В интернете я нашла статьи о клинике в Японии, которая специализируется на гамартоме гипоталамуса, о том, что они не вырезают опухоль, а прижигают и обезвреживают ее, узнала про Русфонд, который помогает оплачивать счета за эти операции. До последнего не верила, что нами будут заниматься, что все пройдет гладко, что мы вообще туда доберемся. Но теперь, когда уже год прошел после операции, я до сих пор не верю своим глазам. Дима как будто все вспомнил. Он начал смеяться, реагировать, не отходит от меня ни на шаг. Мне даже говорят: это плохо. Он как липучка, надо его отучать. А я отвечаю: да пусть. Вы не представляете, что это значит – год, полтора года ждать, ждать и ждать, когда твой ребенок обратит на тебя внимание. Да пусть он липнет хоть день и ночь. Поцелуйки, обнимашки. Что еще надо? Я хочу сейчас просто жить и наслаждаться своим ребенком.

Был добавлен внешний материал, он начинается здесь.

[src/design/trgb_out_if.sv]
// Result channel: valid/ready handshake with pin and status payload.
interface trgb_out_if;
  logic valid;
  logic ready;
  logic red_on;
  logic green_on;
  logic blue_on;
  logic fade_done;
  logic touched;
  logic calibrated;
  logic fast_fade;

  modport source (output valid, red_on, green_on, blue_on, fade_done, touched,
                  calibrated, fast_fade, input ready);
  modport sink (input valid, red_on, green_on, blue_on, fade_done, touched,
                calibrated, fast_fade, output ready);
endinterface

[src/design/trgb_chan.sv]
// One color channel: level and target registers, fade step, blink and retarget.
module trgb_chan import trgb_pkg::*; (
  input  logic              clk,
  input  logic              rst,
  input  trgb_ctl_t         ctl,
  input  logic [CHAN_W-1:0] random_level,
  output logic [CHAN_W-1:0] level,
  output logic              match_next
);

  logic [CHAN_W-1:0] target;
  logic [CHAN_W-1:0] level_next;
  logic [CHAN_W-1:0] target_next;

  always_comb begin
    level_next  = level;
    target_next = target;
    if (ctl.blink) begin
      level_next  = ctl.blink_val;
      target_next = ctl.blink_val;
    end else if (ctl.retarget) begin
      target_next = ctl.touch ? random_level : '0;
    end else if (ctl.fade) begin
      if (level < target) begin
        level_next = level + CHAN_W'(1);
      end else if (level > target) begin
        level_next = level - CHAN_W'(1);
      end
    end
  end

  assign match_next = (level_next == target_next);

  always_ff @(posedge clk) begin
    if (rst) begin
      level  <= '0;
      target <= '0;
    end else begin
      level  <= level_next;
      target <= target_next;
    end
  end

endmodule

[src/design/trgb_sense.sv]
// Touch sensing: calibration counter, baseline/threshold, touch and pacing flags.
module trgb_sense import trgb_pkg::*; #(
  parameter int CALIB_SAMPLES = 50
) (
  input  logic              clk,
  input  logic              rst,
  input  logic              fade,
  input  logic              sample,
  input  logic [CHAN_W-1:0] sensor_count,
  input  logic              red_lit,
  output trgb_ctl_t         ctl,
  output trgb_stat_t        stat
);

  localparam logic [CALIB_W-1:0] CALIB_N = CALIB_W'(CALIB_SAMPLES);

  logic [CALIB_W-1:0] calib_taken;
  logic [CALIB_W-1:0] calib_taken_next;
  logic [BASE_W-1:0]  baseline_level;
  logic [BASE_W-1:0]  baseline_level_next;
  logic               touch_flag;
  logic               touch_flag_next;
  logic               fast_mode;
  logic               fast_mode_next;
  logic [BASE_W:0]    base_sum;
  logic [BASE_W-1:0]  base_avg;
  logic               cal;
  logic               over;

  assign cal      = (calib_taken >= CALIB_N);
  assign over     = ({1'b0, sensor_count} > baseline_level);
  assign base_sum = {1'b0, baseline_level} + {{(BASE_W-CHAN_W+1){1'b0}}, sensor_count};
  assign base_avg = (baseline_level != '0) ? base_sum[BASE_W:1]
                                            : {{(BASE_W-CHAN_W){1'b0}}, sensor_count};

  always_comb begin
    calib_taken_next    = calib_taken;
    baseline_level_next = baseline_level;
    touch_flag_next     = touch_flag;
    fast_mode_next      = fast_mode;
    if (sample && !cal) begin
      calib_taken_next = calib_taken + CALIB_W'(1);
      if (calib_taken_next >= CALIB_N) begin
        baseline_level_next = base_avg + {4'b0, base_avg[BASE_W-1:4]};
      end else begin
        baseline_level_next = base_avg;
      end
    end else if (sample) begin
      touch_flag_next = over;
      fast_mode_next  = over;
    end
  end

  assign ctl.fade      = fade;
  assign ctl.blink     = sample && !cal;
  assign ctl.blink_val = red_lit ? '0 : BLINK_LEVEL;
  assign ctl.retarget  = sample && cal;
  assign ctl.touch     = over;

  assign stat.touched    = touch_flag_next;
  assign stat.calibrated = (calib_taken_next >= CALIB_N);
  assign stat.fast_fade  = fast_mode_next;

  always_ff @(posedge clk) begin
    if (rst) begin
      calib_taken    <= '0;
      baseline_level <= '0;
      touch_flag     <= 1'b0;
      fast_mode      <= 1'b0;
    end else begin
      calib_taken    <= calib_taken_next;
      baseline_level <= baseline_level_next;
      touch_flag     <= touch_flag_next;
      fast_mode      <= fast_mode_next;
    end
  end

endmodule

[src/design/touch_rgb_led_pwm_fader.sv]
// Throughput: one request per cycle while the skid slot is free; a full skid slot stalls
// input. The request is registered, processed in one pass against the fader state, and
// its result goes to an output register with a skid slot.
// Reset (synchronous, active high) clears the PWM counter, levels, targets,
// calibration count, baseline and touch/pacing flags, and empties all stages.
module touch_rgb_led_pwm_fader import trgb_pkg::*; #(
  parameter int CALIB_SAMPLES = 50
) (
  input logic       clk,
  input logic       rst,
  trgb_in_if.sink   req,
  trgb_out_if.source rsp
);

  logic              s1_valid;
  logic [1:0]        s1_type;
  logic [CHAN_W-1:0] s1_count;
  logic [CHAN_W-1:0] s1_red;
  logic [CHAN_W-1:0] s1_green;
  logic [CHAN_W-1:0] s1_blue;

  logic              drain;
  logic              is_pwm;
  logic              is_fade;
  logic              is_sample;
  logic [CHAN_W-1:0] pwm_count;
  logic [CHAN_W-1:0] red_level;
  logic [CHAN_W-1:0] green_level;
  logic [CHAN_W-1:0] blue_level;
  logic              red_match;
  logic              green_match;
  logic              blue_match;
  trgb_ctl_t         ctl;
  trgb_stat_t        stat;
  trgb_rsp_t         result;

  logic              out_valid;
  trgb_rsp_t         out_q;
  logic              skid_valid;
  trgb_rsp_t         skid_q;
  logic              out_take;

  assign drain     = s1_valid && !skid_valid;
  assign req.ready = !s1_valid || drain;
  assign is_pwm    = drain && (s1_type == REQ_PWM);
  assign is_fade   = drain && (s1_type == REQ_FADE);
  assign is_sample = drain && (s1_type == REQ_SAMPLE);

  always_ff @(posedge clk) begin
    if (rst) begin
      s1_valid <= 1'b0;
    end else if (req.ready) begin
      s1_valid <= req.valid;
    end
  end

  always_ff @(posedge clk) begin
    if (req.valid && req.ready) begin
      s1_type  <= req.req_type;
      s1_count <= req.sensor_count;
      s1_red   <= req.random_red;
      s1_green <= req.random_green;
      s1_blue  <= req.random_blue;
    end
  end

  always_ff @(posedge clk) begin
    if (rst) begin
      pwm_count <= '0;
    end else if (is_pwm) begin
      pwm_count <= pwm_count + CHAN_W'(1);
    end
  end

  trgb_sense #(.CALIB_SAMPLES(CALIB_SAMPLES)) u_sense (
    .clk          (clk),
    .rst          (rst),
    .fade         (is_fade),
    .sample       (is_sample),
    .sensor_count (s1_count),
    .red_lit      (red_level != '0),
    .ctl          (ctl),
    .stat         (stat)
  );

  trgb_chan u_red (
    .clk (clk), .rst (rst), .ctl (ctl), .random_level (s1_red),
    .level (red_level), .match_next (red_match)
  );

  trgb_chan u_green (
    .clk (clk), .rst (rst), .ctl (ctl), .random_level (s1_green),
    .level (green_level), .match_next (green_match)
  );

  trgb_chan u_blue (
    .clk (clk), .rst (rst), .ctl (ctl), .random_level (s1_blue),
    .level (blue_level), .match_next (blue_match)
  );

  assign result.red_on     = is_pwm && (pwm_count < red_level);
  assign result.green_on   = is_pwm && (pwm_count < {1'b0, green_level[CHAN_W-1:1]});
  assign result.blue_on    = is_pwm && (pwm_count < blue_level);
  assign result.fade_done  = red_match && green_match && blue_match;
  assign result.touched    = stat.touched;
  assign result.calibrated = stat.calibrated;
  assign result.fast_fade  = stat.fast_fade;

  // output register plus one skid slot
  assign out_take = !out_valid || rsp.ready;

  always_ff @(posedge clk) begin
    if (rst) begin
      out_valid  <= 1'b0;
      skid_valid <= 1'b0;
    end else if (out_take) begin
      out_valid  <= skid_valid || drain;
      skid_valid <= 1'b0;
    end else if (drain) begin
      skid_valid <= 1'b1;
    end
  end

  always_ff @(posedge clk) begin
    if (out_take) begin
      out_q <= skid_valid ? skid_q : result;
    end else if (drain) begin
      skid_q <= result;
    end
  end

  assign rsp.valid      = out_valid;
  assign rsp.red_on     = out_q.red_on;
  assign rsp.green_on   = out_q.green_on;
  assign rsp.blue_on    = out_q.blue_on;
  assign rsp.fade_done  = out_q.fade_done;
  assign rsp.touched    = out_q.touched;
  assign rsp.calibrated = out_q.calibrated;
  assign rsp.fast_fade  = out_q.fast_fade;

  a_skid_behind_out: assert property (@(posedge clk) disable iff (rst)
    skid_valid |-> out_valid)
    else $error("skid slot full while output register empty");

  a_touch_fast: assert property (@(posedge clk) disable iff (rst)
    out_valid |-> (out_q.touched == out_q.fast_fade))
    else $error("touch flag and fast pacing disagree");

  a_touch_needs_cal: assert property (@(posedge clk) disable iff (rst)
    (out_valid && out_q.touched) |-> out_q.calibrated)
    else $error("touch reported before calibration finished");

  a_full_blocks_input: assert property (@(posedge clk) disable iff (rst)
    (s1_valid && skid_valid) |-> !req.ready)
    else $error("request accepted with both result slots and input stage full");

endmodule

Не знаю, как я все это выдержала. Я вообще истеричка и никогда не думала, что у меня есть какие-то силы, чтобы действовать, а не рыдать. Но всегда подстегивает, когда за тебя решают: сказали, что ребенок будет дурак, значит, будет дурак. Да как же так? Я в таких ситуациях всегда вспоминаю тех двух лягушек, которые упали в кувшин с молоком, и одна отчаялась, а вторая начала биться, пока не получилось масло. Я дошла до того, что стала лучше врачей разбираться в эпилепсии, неврологии и других болячках. И когда я с ними спорю, они спрашивают: ты кто вообще по профессии? А я отвечаю: дежурная по станции. Ну а кто еще? Так оно и есть».